Auditions à l'Assemblée nationale, un Conseil de l'ordre des médecins atone


Le Conseil de l’ordre des médecins était auditionné à l’Assemblée nationale jeudi 29 août par la Commission spéciale bioéthique. Avaient-ils si peu à dire ?

 

« Le conseil national de l’ordre des médecins (CNOM) n’a pas constaté d’obstacle majeur à l’extension de l’AMP (assistance médicale à la procréation) à toutes les femmes, au regard de l’éthique médicale en général, sous réserve que soient respectés les principes de non-discrimination et de la liberté du médecin ». Cette phrase introductive d’Anne-Marie Travieux, la présidente de la section éthique du CNOM, auditionnée jeudi dernier par la commission de loi de bioéthique, révèle la position ambigüe adoptée par cette instance sur le projet de loi.

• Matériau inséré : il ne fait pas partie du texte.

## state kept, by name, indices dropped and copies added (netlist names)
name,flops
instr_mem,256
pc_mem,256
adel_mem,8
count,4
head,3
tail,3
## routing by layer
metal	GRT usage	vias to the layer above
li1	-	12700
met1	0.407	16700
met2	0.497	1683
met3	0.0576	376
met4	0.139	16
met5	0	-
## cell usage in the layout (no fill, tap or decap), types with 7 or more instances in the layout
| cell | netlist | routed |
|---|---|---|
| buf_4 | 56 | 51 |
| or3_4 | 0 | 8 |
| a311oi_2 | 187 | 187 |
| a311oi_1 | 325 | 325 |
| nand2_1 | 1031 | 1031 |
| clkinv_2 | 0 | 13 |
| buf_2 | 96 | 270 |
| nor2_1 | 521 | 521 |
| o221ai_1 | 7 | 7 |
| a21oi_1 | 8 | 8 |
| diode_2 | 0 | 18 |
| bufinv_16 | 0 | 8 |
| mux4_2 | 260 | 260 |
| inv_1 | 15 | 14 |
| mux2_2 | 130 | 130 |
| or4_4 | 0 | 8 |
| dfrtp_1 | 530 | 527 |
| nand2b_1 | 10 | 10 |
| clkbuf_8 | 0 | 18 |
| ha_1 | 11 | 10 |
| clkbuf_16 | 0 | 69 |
**src/rtl/count_scheduler.sv**
```systemverilog
// count_scheduler
//   Shares one external WIDTH-bit up-counter between NREQ requesters. Requests
//   are granted round-robin. The owner's delay is latched. The block then clears
//   the counter, enables it for that many cycles, and acks the owner.
//   Ports:
//     clk        clock, rising edge
//     a_rst      asynchronous reset, active-low
//     sreset_i   synchronous reset, active-high
//     req_i      per-requester request level, held until ack
//     req_len_i  per-requester delay, slice i = [i*WIDTH +: WIDTH]
//     cnt_val_i  current value of the external counter
//     grant_o    one-hot owner, valid from CLEAR through DONE
//     ack_o      one-cycle completion pulse to the owner
//     busy_o     high whenever the FSM is not idle
//     cnt_clr_o  counter synchronous clear
//     cnt_en_o   counter increment enable
//   All outputs are flops loaded from the next-state decode, so they line up
//   with the state register and have no combinational path from req_i or cnt_val_i.
module count_scheduler #(
  parameter int unsigned NREQ  = 4,
  parameter int unsigned WIDTH = 16
) (
  input  logic                  clk,
  input  logic                  a_rst,
  input  logic                  sreset_i,
  input  logic [NREQ-1:0]       req_i,
  input  logic [NREQ*WIDTH-1:0] req_len_i,
  input  logic [WIDTH-1:0]      cnt_val_i,
  output logic [NREQ-1:0]       grant_o,
  output logic [NREQ-1:0]       ack_o,
  output logic                  busy_o,
  output logic                  cnt_clr_o,
  output logic                  cnt_en_o
);

  localparam int unsigned IdxW = (NREQ > 1) ? $clog2(NREQ) : 1;
  localparam logic [IdxW-1:0]  LastIdx = IdxW'(NREQ - 1);
  localparam logic [WIDTH-1:0] One     = WIDTH'(1);

  typedef enum logic [1:0] {StIdle, StClear, StRun, StDone} state_e;

  state_e            state_q, state_d;
  logic [IdxW-1:0]   idx_q, idx_d;
  logic [IdxW-1:0]   rr_ptr_q, rr_ptr_d;
  logic [WIDTH-1:0]  len_q, len_d;
  logic [NREQ-1:0]   grant_q, grant_d;
  logic [NREQ-1:0]   ack_q, ack_d;
  logic              busy_q, clr_q, en_q;

  logic              found;
  logic [IdxW-1:0]   pick_idx;
  logic [NREQ-1:0]   owner_oh;

  // Round-robin pick: first set request scanning rr_ptr+1 upward, wrapping.
  always_comb begin
    found    = 1'b0;
    pick_idx = '0;
    for (int unsigned k = 1; k <= NREQ; k++) begin
      logic [IdxW-1:0] pos;
      pos = IdxW'((32'(rr_ptr_q) + k) % NREQ);
      if (!found && req_i[pos]) begin
        found    = 1'b1;
        pick_idx = pos;
      end
    end
  end

  always_comb begin
    state_d  = state_q;
    idx_d    = idx_q;
    len_d    = len_q;
    rr_ptr_d = rr_ptr_q;
    unique case (state_q)
      StIdle: begin
        if (found) begin
          idx_d   = pick_idx;
          len_d   = req_len_i[32'(pick_idx)*WIDTH +: WIDTH];
          state_d = StClear;
        end
      end
      StClear: begin
        if (!req_i[idx_q]) begin
          state_d  = StIdle;
          rr_ptr_d = idx_q;
        end else if (len_q == '0) begin
          state_d = StDone;
        end else begin
          state_d = StRun;
        end
      end
      StRun: begin
        // The counter read 0 in the first RUN cycle, so leaving at len-1
        // gives exactly len enable cycles. len_q is never 0 here.
        if (!req_i[idx_q]) begin
          state_d  = StIdle;
          rr_ptr_d = idx_q;
        end else if (cnt_val_i == len_q - One) begin
          state_d = StDone;
        end
      end
      StDone: begin
        rr_ptr_d = idx_q;
        state_d  = StIdle;
      end
      default: state_d = StIdle;
    endcase
    if (sreset_i) begin
      state_d  = StIdle;
      rr_ptr_d = LastIdx;
    end
  end

  always_comb begin
    owner_oh = NREQ'(1) << idx_d;
    grant_d  = (state_d != StIdle) ? owner_oh : '0;
    ack_d    = (state_d == StDone) ? owner_oh : '0;
  end

  always_ff @(posedge clk or negedge a_rst) begin
    if (!a_rst) begin
      state_q  <= StIdle;
      idx_q    <= '0;
      rr_ptr_q <= LastIdx;
      len_q    <= '0;
      grant_q  <= '0;
      ack_q    <= '0;
      busy_q   <= 1'b0;
      clr_q    <= 1'b0;
      en_q     <= 1'b0;
    end else begin
      state_q  <= state_d;
      idx_q    <= idx_d;
      rr_ptr_q <= rr_ptr_d;
      len_q    <= len_d;
      grant_q  <= grant_d;
      ack_q    <= ack_d;
      busy_q   <= (state_d != StIdle);
      clr_q    <= (state_d == StClear);
      en_q     <= (state_d == StRun);
    end
  end

  assign grant_o   = grant_q;
  assign ack_o     = ack_q;
  assign busy_o    = busy_q;
  assign cnt_clr_o = clr_q;
  assign cnt_en_o  = en_q;

endmodule

```
**config.mk**
```make
export PLATFORM = sky130hd
export DESIGN_NAME = count_scheduler
export DESIGN_NICKNAME = d
export VERILOG_FILES = /design/src/rtl/count_scheduler.sv
export SDC_FILE = /design/constraint.sdc
export NUM_CORES = 1
export LEC_CHECK = 0
export ABC_CLOCK_PERIOD_IN_PS = 3730
export CORE_MARGIN = 4
export CORE_UTILIZATION = 45
export CTS_CLUSTER_DIAMETER = 150
export DETAILED_ROUTE_END_ITERATION = 6
export HOLD_SLACK_MARGIN = 0.12
export PLACE_DENSITY = 0.83
export SYNTH_ARGS = -nofsm -noshare
export SYNTH_HDL_FRONTEND = slang
export SYNTH_SLANG_ARGS = --single-unit
```
**constraint.sdc**
```tcl
create_clock -name clk -period 3.73 [get_ports clk]
set_input_delay 0.746 -clock clk [delete_from_list [all_inputs] [get_ports clk]]
set_output_delay 0.746 -clock clk [all_outputs]
set_load 0.005 [all_outputs]
```
==> flow_metrics.env, run 1 <==
export IMPL_status="finished clean"
export IMPL_rsz0062_at_grt="false"
export IMPL_period_needed_ps=3270
export IMPL_dp_slack_ps=193
export IMPL_grt_pass1_vias=2427
export IMPL_ys_flop_type="dfrtp_1"
export IMPL_fin_skew_ps=8.87
export IMPL_grt_use_total=0.194
export IMPL_synth_avg_cell_area_sq_um=9.48
export IMPL_gp_congestion=0.907
export IMPL_synthCells=273
export IMPL_start_kind="primary input"
export IMPL_regArea_sq_um=828
export IMPL_cp_end_kind="flop"
export IMPL_synth_seq_cells=33
export IMPL_num_rows=27
export IMPL_grt_pass1_wl_um=11200
export IMPL_pwr_share_comb=0.522
export IMPL_root_buffer="clkbuf_8"
export IMPL_fin_util=0.682
export IMPL_crit_required_ps=3900
export IMPL_drt_iter0_markers=132
export IMPL_io_pins=98
export IMPL_ctsLongestPathBuffers=2
export IMPL_layout_drive_gt1_share=0.116
export IMPL_dp_hpwl_um=5610
export IMPL_clockPowerShare=0.161
export IMPL_syn_nets=366
export IMPL_cts_hold_buf=0
export IMPL_r2r_end="cnt_clr_o"
export IMPL_switching_share=0.405
export IMPL_cap_violations=0
export IMPL_htree_levels=2
export IMPL_p_per_area_nw_per_um2=585
export IMPL_hold_viol=0
export IMPL_max_slew_margin=0.621
export IMPL_antenna_found_initial=0
export IMPL_cts_buffers=5
export IMPL_die_area_sq_um=7030
export IMPL_synth_area_sq_um=2590
export IMPL_ys_top_cells_by_area="dfrtp_1 30%, mux2i_1 13%, mux2_2 7.0%, nand2_1 3.8%, xor2_1 3.7%"
export IMPL_ant_nets=0
export IMPL_setup_viol=0
export IMPL_r2r_start="len_q[0]"
export IMPL_path_clk_slew_ps=70
export IMPL_intPower_w=0.00132
export IMPL_nets=464
export IMPL_antennaDiodeCount=0
export IMPL_report_final_slew_viol_count=0
export IMPL_power_w=0.00221
export IMPL_fin_crit_sh=0.875
export IMPL_synth_cell_types=59
export IMPL_seq_power_share=0.317
export IMPL_net_switching_power_w=0.000896
export IMPL_nFillCells=461
export IMPL_final_setup_worst_slack_ps=465
export IMPL_synth_top_area_frac=0.300
export IMPL_cts_resized=0
export IMPL_crit_arrival_ps=3430
export IMPL_crit_start="cnt_val_i[12]"
export IMPL_clock_sinks=33
export IMPL_core_sq_um=5540
export IMPL_hold_path_class="flop to flop"
export IMPL_grt_ovfl_total=0
export IMPL_viasPerCell=5.54
export IMPL_wl_per_cell_um=15.8
export IMPL_ys_seq_area_frac=0.320
export IMPL_ys_async_sr_fraction=1.00
export IMPL_fin_setup_tns_ps=0
export IMPL_crit_end="cnt_clr_o"
export IMPL_detailedRoute_firstPassIterationCount=4
export IMPL_wl_um=7020
export IMPL_insertion_delay_ps=290
export IMPL_postCtsSetupBuffers=0
export IMPL_worst_pin_slew_ps=563
export IMPL_start_util=0.467
export IMPL_max_vdd_ir_drop_uv=260
export IMPL_synth_edf_count=0
export IMPL_numPortBuffers=97
export IMPL_vias=2458
export IMPL_route_detailed_drc=0
export IMPL_reg2reg_setup_slack_ps=630
export IMPL_grt_max_degree=34
export IMPL_synth_warnings=0
export IMPL_p_leak_nw=1.60
export IMPL_syn_to_final_growth_pct=46.1
export IMPL_fmax_mhz=306
export IMPL_path_class="primary input to flop"
export IMPL_r2r_cells=9
export IMPL_multi_input_area_sq_um=1680
export IMPL_die_y_um=83.8
export IMPL_die_w_um=83.8
export IMPL_cts_tree="built"
export IMPL_worst_path_max_fanout=8
export IMPL_synth_area_leader_cell="dfrtp_1"
==> critical path, stage by stage <==
cell,delay (ps)
clkdlybuf4s50_1,420
xor2_1,180
or4_1,540
a221o_1,330
or4_1,440
a2111oi_4,390
o31ai_2,210
nor2b_1,180
==> cell usage after synthesis, types with 3 or more instances <==
| cell | count |
|---|---|
| inv_1 | 13 |
| o21ai_1 | 16 |
| nor2_1 | 11 |
| dfrtp_1 | 31 |
| and3b_1 | 3 |
| o21ai_0 | 5 |
| mux2i_1 | 33 |
| nor4_1 | 3 |
| ha_1 | 6 |
| and3_1 | 4 |
| a21oi_1 | 14 |
| xor2_1 | 11 |
| xnor2_1 | 7 |
| nand2_1 | 26 |
| clkbuf_1 | 9 |
| or4_1 | 3 |
| nand4_1 | 3 |
| mux2_2 | 16 |
| nand3b_1 | 4 |
| nor2b_1 | 5 |
==> power by group through the flow <==
| stage | Combinational [W] | Clock (W) | Sequential [W] |
|---|---|---|---|
| finish | 0.00116 | 0.000356 | 0.000701 |
| global route | 0.00127 | 0.000370 | 0.000725 |
| CTS | 0.00116 | 0.000357 | 0.000696 |
| detailed placement | 0.00115 | 0 | 0.000702 |
| global placement | 0.00112 | 0 | 0.000700 |
| floorplan | 0.000863 | 0 | 0.000619 |
==> sequential cells by signal (all words and copies together), names as in the netlist <==
name       cells
len_q         16
ack_o          4
grant_o        4
idx_q          2
rr_ptr_q       2
state_q        2
busy_o         1
cnt_clr_o      1
cnt_en_o       1
==> stage by stage <==
step	hold WS (ps)	cells	area, sq um
after floorplan	450	273	2590
after global placement	505	436	3660
after detailed placement	513	436	3660
after CTS	527	444	3780
after global routing	566	444	3780
final	526	444	3780
==> cells in the final DEF (no fill, tap or decap), types with 5 or more instances in the layout <==
cell type / Yosys / routed
clkdlybuf4s50_1: 0 / 97
mux2i_1: 33 / 33
dfrtp_1: 31 / 31
nand2_1: 26 / 26
mux2_2: 16 / 16
o21ai_1: 16 / 16
inv_1: 13 / 13
a21oi_1: 14 / 13
nor2_1: 11 / 11
xor2_1: 11 / 11
xnor2_1: 7 / 7
ha_1: 6 / 6
clkbuf_8: 0 / 6
nor2b_1: 5 / 5
o21ai_0: 5 / 5
buf_4: 0 / 5
==> how the worst min path moves through the flow <==
stage / start / to / slack [ps] / cells past startpoint
3_3_place_gp: idx_q[0] / rr_ptr_q[0] / 510 / 1
6_report: len_q[14] / len_q[14] / 530 / 2
4_1_cts: len_q[14] / len_q[14] / 530 / 2
5_1_grt: idx_q[0] / rr_ptr_q[0] / 570 / 1
3_5_place_dp: len_q[14] / len_q[14] / 510 / 2
2_1_floorplan: a_rst / ack_o[0] / 450 / 0
==> final cells by class <==
| class | count | share of cell area |
|---|---|---|
| Multi-Input combinational cell | 216 | 0.446 |
| Timing Repair Buffer | 102 | 0.267 |
| Sequential cell | 33 | 0.219 |
| Tap cell | 72 | 0.0238 |
| Clock buffer | 6 | 0.0218 |
| Inverter | 13 | 0.0129 |
| Clock inverter | 2 | 0.00993 |
==> layer usage <==
| layer | vias up | track usage | routed length, um |
|---|---|---|---|
| met5 | - | 0 | 0 |
| met3 | 14 | 0.0355 | 459 |
| met2 | 103 | 0.333 | 3400 |
| met4 | 0 | 0.0643 | 130 |
| met1 | 1143 | 0.245 | 3030 |
| li1 | 1198 | - | - |
==> kinds of logic (layout without fill, tap and decap cells) <==
| group | count (synthesis) | count (layout) | synth area share |
|---|---|---|---|
| adders and majority gates | 6 | 6 | 0.0290 |
| AOI/OAI and AO/OA | 60 | 60 | 0.159 |
| DFF | 33 | 33 | 0.320 |
| and+or+nand+nor | 81 | 81 | 0.181 |
| muxes | 50 | 50 | 0.206 |
| buffers and inverters | 24 | 123 | 0.0358 |
| xor gates and xnor gates | 19 | 19 | 0.0696 |
Note: power is estimated with default switching activity, not from simulation.
==> run 2: changes to the inputs <==
--- a/config.mk
+++ b/config.mk
@@ -5,9 +5,10 @@
 export SDC_FILE = /design/constraint.sdc
 export NUM_CORES = 1
 export LEC_CHECK = 0
+export ABC_AREA = 1
 export ABC_CLOCK_PERIOD_IN_PS = 3730
 export CORE_MARGIN = 4
-export CORE_UTILIZATION = 45
+export CORE_UTILIZATION = 46
 export CTS_CLUSTER_DIAMETER = 150
 export DETAILED_ROUTE_END_ITERATION = 6
 export HOLD_SLACK_MARGIN = 0.12
==> run 2 against run 1 <==
Die area rose by 3.9%. Sequential share of layout area fell by 0.50 points. First-iteration DRC count rose by 63%. Critical path depth rose by 6. Clock power barely moved. Non-clock buffer count fell by 2. Design area rose by 2.4%. Sequential power rose by 1%. Global-route usage rose by 4.2 points. Core utilization fell by 0.059 points. Maximum frequency rose by 4.0%. Synthesized area rose by 6.7%.
==> flow_metrics.env, run 2 <==
export IMPL_status="finished clean"
export IMPL_synthTopCellsByCount="173 x nand2_1, 64 x nand3_1, 46 x inv_1"
export IMPL_cts_buffers=5
export IMPL_p_per_area_nw_per_um2=995
export IMPL_detailedRoute_firstPassIterationCount=5
export IMPL_yosysMostFrequentCell="nand2_1"
export IMPL_report_final_slew_viol_count=0
export IMPL_crit_arrival_ps=3360
export IMPL_synth_area_sq_um=2760
export IMPL_root_buffer="clkbuf_8"
export IMPL_drt_iter0_markers=215
export IMPL_cts_resized=0
export IMPL_start_util=0.486
export IMPL_synth_compound_area_frac=0.0898
export IMPL_worst_pin_slew_ps=643
export IMPL_period_needed_ps=3140
export IMPL_rsz0062_at_grt="false"
export IMPL_ys_seq_area_frac=0.300
export IMPL_vias=3172
export IMPL_antennaDiodeCount=0
export IMPL_switching_share=0.558
export IMPL_ys_async_sr_fraction=1.00
export IMPL_dp_slack_ps=349
export IMPL_clockPowerShare=0.093
export IMPL_die_area_sq_um=7300
export IMPL_antenna_found_initial=0
export IMPL_setup_viol=0
export IMPL_clock_sinks=33
export IMPL_syn_to_final_growth_pct=40.2
export IMPL_synth_seq_cells=33
export IMPL_die_y_um=85.5
export IMPL_synth_top_family_by_area="simple AND/OR/NAND/NOR gates"
export IMPL_grt_max_degree=34
export IMPL_fin_setup_tns_ps=0
export IMPL_path_class="primary input to flop"
export IMPL_wl_per_cell_um=14.1
export IMPL_top_register="len_q"
export IMPL_num_rows=27
export IMPL_power_w=0.00385
export IMPL_ys_flop_type="dfrtp_1"
export IMPL_io_pins=98
export IMPL_grt_pass1_vias=3110
export IMPL_synth_edf_count=0
export IMPL_largest_register_ffs=16
export IMPL_nets=633
export IMPL_synth_xor_area_frac=0.0317
export IMPL_crit_required_ps=3950
export IMPL_synthSimpleGateAreaFrac=0.447
export IMPL_core_sq_um=5680
export IMPL_synth_avg_cell_area_sq_um=6.20
export IMPL_fmax_mhz=318
export IMPL_die_w_um=85.5
export IMPL_viasPerCell=5.17
export IMPL_cts_tree="built"
export IMPL_numPortBuffers=97
export IMPL_synthCells=445
export IMPL_cp_end_kind="flop"
export IMPL_intPower_w=0.00170
export IMPL_final_setup_worst_slack_ps=590
export IMPL_synthAdderAreaFrac=0.0272
export IMPL_gp_congestion=0.901
export IMPL_wl_um=8620
export IMPL_cap_violations=0
export IMPL_ctsLongestPathBuffers=2
export IMPL_hold_path_class="flop to flop"
export IMPL_postCtsSetupBuffers=0
export IMPL_synth_warnings=0
export IMPL_dp_hpwl_um=6590
export IMPL_max_slew_margin=0.571
export IMPL_grt_pass1_wl_um=13900
export IMPL_grt_ovfl_total=0
export IMPL_ys_top_cells_by_area="dfrtp_1 28%, nand2_1 24%, nand3_1 12%, inv_1 6.3%, nor2_1 5.0%"
export IMPL_synth_top_area_frac=0.281
export IMPL_fin_crit_sh=0.842
export IMPL_net_switching_power_w=0.00215
export IMPL_hold_viol=0
export IMPL_grt_use_total=0.237
export IMPL_cts_hold_buf=0
export IMPL_route_detailed_drc=0
export IMPL_seq_power_share=0.184
export IMPL_final_cell_mix="173 x nand2_1, 97 x clkdlybuf4s50_1, 64 x nand3_1"
export IMPL_max_vdd_ir_drop_uv=725
export IMPL_synth_area_leader_cell="dfrtp_1"
export IMPL_path_clk_slew_ps=90
export IMPL_layout_drive_gt1_share=0.0591
export IMPL_fin_skew_ps=9.72
export IMPL_muxShareOfSynthArea=0
export IMPL_htree_levels=2
export IMPL_detailed_place_area_sq_um=3750
export IMPL_final_common_cell="nand2_1"
export IMPL_stdcell_area_sq_um=3870
export IMPL_insertion_delay_ps=300
export IMPL_p_leak_nw=1.89
export IMPL_synth_cell_types=36
export IMPL_syn_nets=538
export IMPL_pwr_share_comb=0.723
export IMPL_worst_path_max_fanout=32
export IMPL_start_kind="primary input"
export IMPL_ant_nets=0
-- run 2: changes by cell type after synthesis, moves of 6 or more --
| cell | delta |
|---|---|
| o21ai_0 | +10 |
| nand2_1 | +147 |
| nor2_1 | +26 |
| mux2i_1 | -33 |
| inv_1 | +33 |
| nand3_1 | +63 |
| mux2_2 | -16 |
| xor2_1 | -6 |
| clkbuf_1 | -8 |
-- run 2: kinds of logic (layout without fill, tap and decap cells) --
logic type                 Yosys count  count (layout)
AOI/OAI and AO/OA                   43              43
and+or+nand+nor                    289             289
xor gates and xnor gates            10              10
DFF                                 33              33
adders and majority gates            6               6
buffers and inverters               64             160
-- run 2: final timing paths --
path	endpoint	slack (ps)	startpoint	cells past startpoint
worst max-delay path	len_q[4]	590	req_i[3]	14
worst min-delay path	len_q[13]	550	len_q[13]	2
worst max register to register	len_q[4]	970	rr_ptr_q[0]	12
worst min register to register	len_q[13]	550	len_q[13]	2
max in group asynchronous	rr_ptr_q[0]	2530	a_rst	2
min in group asynchronous	len_q[12]	850	a_rst	2
-- run 2: per-layer routing --
layer | track usage | share of wire
met2 | 0.422 | 0.49
met5 | 0 | 0
met1 | 0.276 | 0.41
met3 | 0.0553 | 0.076
met4 | 0.0820 | 0.019
-- run 2: area by class of cell --
cell class	count	area (sq um)
multi-input combinational	348	1640
inverter	52	198
sequential	33	828
fill	518	1810
tap	72	90.1
clock buffer	5	68.8
timing repair buffer	100	993
clock inverter	3	46.3
-- run 2: power by group through the flow --
| stage | sequential, W | clock, W | combinational [W] |
|---|---|---|---|
| 2_1_floorplan | 0.000661 | 0 | 0.00225 |
| 3_3_place_gp | 0.000702 | 0 | 0.00266 |
| 3_5_place_dp | 0.000707 | 0 | 0.00276 |
| 4_1_cts | 0.000702 | 0.000362 | 0.00277 |
| 5_1_grt | 0.000728 | 0.000376 | 0.00314 |
| 6_report | 0.000708 | 0.000358 | 0.00279 |
-- run 2: metrics by stage --
step / util / instances / hold WS, ps
2_1_floorplan: - / 445 / 450
3_3_place_gp: 0.661 / 605 / 527
3_5_place_dp: 0.661 / 605 / 529
4_1_cts: 0.682 / 613 / 549
5_1_grt: 0.682 / 613 / 569
6_report: 0.682 / 613 / 554
-- run 2: worst max-delay path: stages --
cell and delay (ps):
clkdlybuf4s50_1 470, inv_1 60, nand2_1 50, o21ai_0 100, o21ai_0 370, inv_1 80
a21oi_1 160, or2_1 130, nand3_2 280, inv_2 520, nand2_1 110, nand3_1 90
nand3_1 90, o21ai_1 100
==> RTL edit 1 (settings of run 2) <==
Make the reset (`a_rst`) synchronous in one clocked block. Comments in the files are not updated.
--- a/src/rtl/count_scheduler.sv
+++ b/src/rtl/count_scheduler.sv
@@ -116,7 +116,7 @@
     ack_d    = (state_d == StDone) ? owner_oh : '0;
   end
 
-  always_ff @(posedge clk or negedge a_rst) begin
+  always_ff @(posedge clk) begin
     if (!a_rst) begin
       state_q  <= StIdle;
       idx_q    <= '0;
Function: differs if a_rst is asserted again (counterexample within 4 cycles, from zero or initial values and one cycle with a_rst low); with a_rst held inactive, the same outputs for 4 cycles.
==> RTL edit 1 against run 2 <==
Setup slack got worse by 31 ps. Register-to-register slack got worse by 100 ps. Global-route usage increased by 0.081 points. Critical path type unchanged. Wire length increased by 0.35%. Cell area increased by 2.0%. Synthesized area increased by 1.2%. Sequential cell count unchanged.
Power is not compared: it rests on default switching activity, and its combinational part moved more than twofold at a synthesized area within 25%.
==> RTL edit 1: results (changes against run 2) <==
* Status: finished clean
* Dominant synthesized flop cell: dfxtp_1
* Nets at 686 (+8.4%)
* Post-synth net total at 591 (+9.9%)
* Post-synthesis sequential area ratio at 23.7% (-6.4 points)
* Multi-input gates at 363 (+4.3%)
* DP HPWL at 6810 um (+3.4%)
* Max stage delay on crit path at 450 ps (-70 ps)
* Clk tree area frac at 2.92% (-0.059 points)
* Share of cells above drive strength 1 at 3.70% (-2.2 points)
* Logic inverters at 87 (+67%)
* Asr flop ratio synth at 0% (-100 points)
* Final Skew at 4.79 ps (-4.93 ps)
* Crit path max-delay family: simple AND/OR/NAND/NOR gates
* Final setup margin at 558 ps (-31.2 ps)
* Largest cells by area after synthesis: dfxtp_1 24%, nand2_1 23%, inv_1 11%
* Drt first-iter violations at 138 (-36%)
* Wire per inst at 12.9 um (-8.1%)
* Vias in the first global route at 3219 (+3.5%)
* R2R cell count at 13 (+1)
* Filler cells at 550 (+6.2%)
* Dpl ws at 311 ps (-38.3 ps)
* Final-layout non-clock buffer area share at 26.1% (+0.37 points)
* Top cells by count, synth: 172 x nand2_1, 85 x inv_1, 44 x nor2_1
* Global-route wire length before repair at 14400 um (+3.8%)
RTL edit 1: cell count changes after synthesis, moves of 4 or more:
cell,before,now
nand3_1,64,35
inv_1,46,85
o211ai_1,1,19
o21ai_0,15,11
or2_2,0,4
nor2_1,37,44
a21oi_1,9,36
o21ai_1,11,4
buf_2,3,9
dfrtp_1,31,0
nor3_1,0,6
dfxtp_1,0,33
inv_2,5,0
nand3b_1,1,5
RTL edit 1: through the flow:
step	cells	cell area (um2)	total power (W)
2_1_floorplan	498	2790	0.000965
3_3_place_gp	661	3830	0.00118
3_5_place_dp	661	3830	0.00121
4_1_cts	669	3950	0.00155
5_1_grt	669	3950	0.00169
6_report	669	3950	0.00156
RTL edit 1: path summary, 6_finish.rpt:
path,start,end,slack [ps]
max,req_i[3],len_q[3],560
min,idx_q[1],rr_ptr_q[1],590
max reg2reg,rr_ptr_q[0],len_q[3],870
min reg2reg,idx_q[1],rr_ptr_q[1],590
RTL edit 1: kinds of logic (layout without fill, tap and decap cells):
family / count (synthesis) / count (layout) / share of synthesized area (%)
buffers and inverters: 102 / 198 / 14.7
flip-flops: 33 / 33 / 23.7
XOR/XNOR: 11 / 11 / 3.45
AND/OR/NAND/NOR: 274 / 274 / 40.6
AO/OA/AOI/OAI: 72 / 72 / 15.0
adder cells (fa/ha/maj): 6 / 6 / 2.69
RTL edit 1: layer usage:
layer	GRT usage, %	vias up	share of wire, %
met3	3.36	17	6.0
met2	41.9	131	49
met1	29.8	1522	43
met5	0	-	0
met4	6.91	0	1.8
li1	-	1743	-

Le moins qu’on puisse dire, c’est que le Conseil ne brille pas par l’affirmation de convictions fortes alors que la médecine est en train de basculer, de quitter le domaine du soin pour devenir une prestation de service adressée à une clientèle dont certaines ne sont pas infertiles. « L’Ordre proposera des amendements », a néanmoins informé le vice-président du Conseil de l’Ordre, Serge Uzan.

 

Sur la question d’une possible application de la clause de conscience des médecins à la PMA, Anne-Marie Travieux répond par l’affirmative, évoquant un équilibre à trouver entre la « liberté de demander l’AMP », et la « liberté de la pratiquer ». Cependant, la transformation induite dans la relation patient - médecin qui est déjà en cours, René Frydman dans son audition ayant rapporté que des patientes expriment très librement en consultation qu’elles « ont droit » à la PMA, droit d’avoir un enfant, n’est absolument pas prise en compte. Quelle pression sera exercée sur les médecins qui ne « suivront pas le mouvement » ?

 

Enfin, sur la « PMA post mortem », écartée du projet de loi, Serge Uzan a jugé qu’il fallait « peut-être se reposer la question ». En effet, à partir du moment où l’« AMP aux femmes seules » sera autorisée, il pourra être difficile de l’interdire. Lors de l’audition précédente, Geneviève Delaisi de Parseval, une psychanalyste, a quant à elle fait une distinction entre l’ « insémination » post mortem, procédé qu’elle a qualifié de « malsain », et la transplantation d’un « embryon » déjà constitué du vivant des deux partenaires, post mortem. « Ce n’est pas la même chose », a-t-elle affirmé, sans cependant donner son avis sur cette dernière procédure. Dans ce cas, conclut-elle, un « accompagnement psychologique » des parents, indispensable, devrait être mis en œuvre.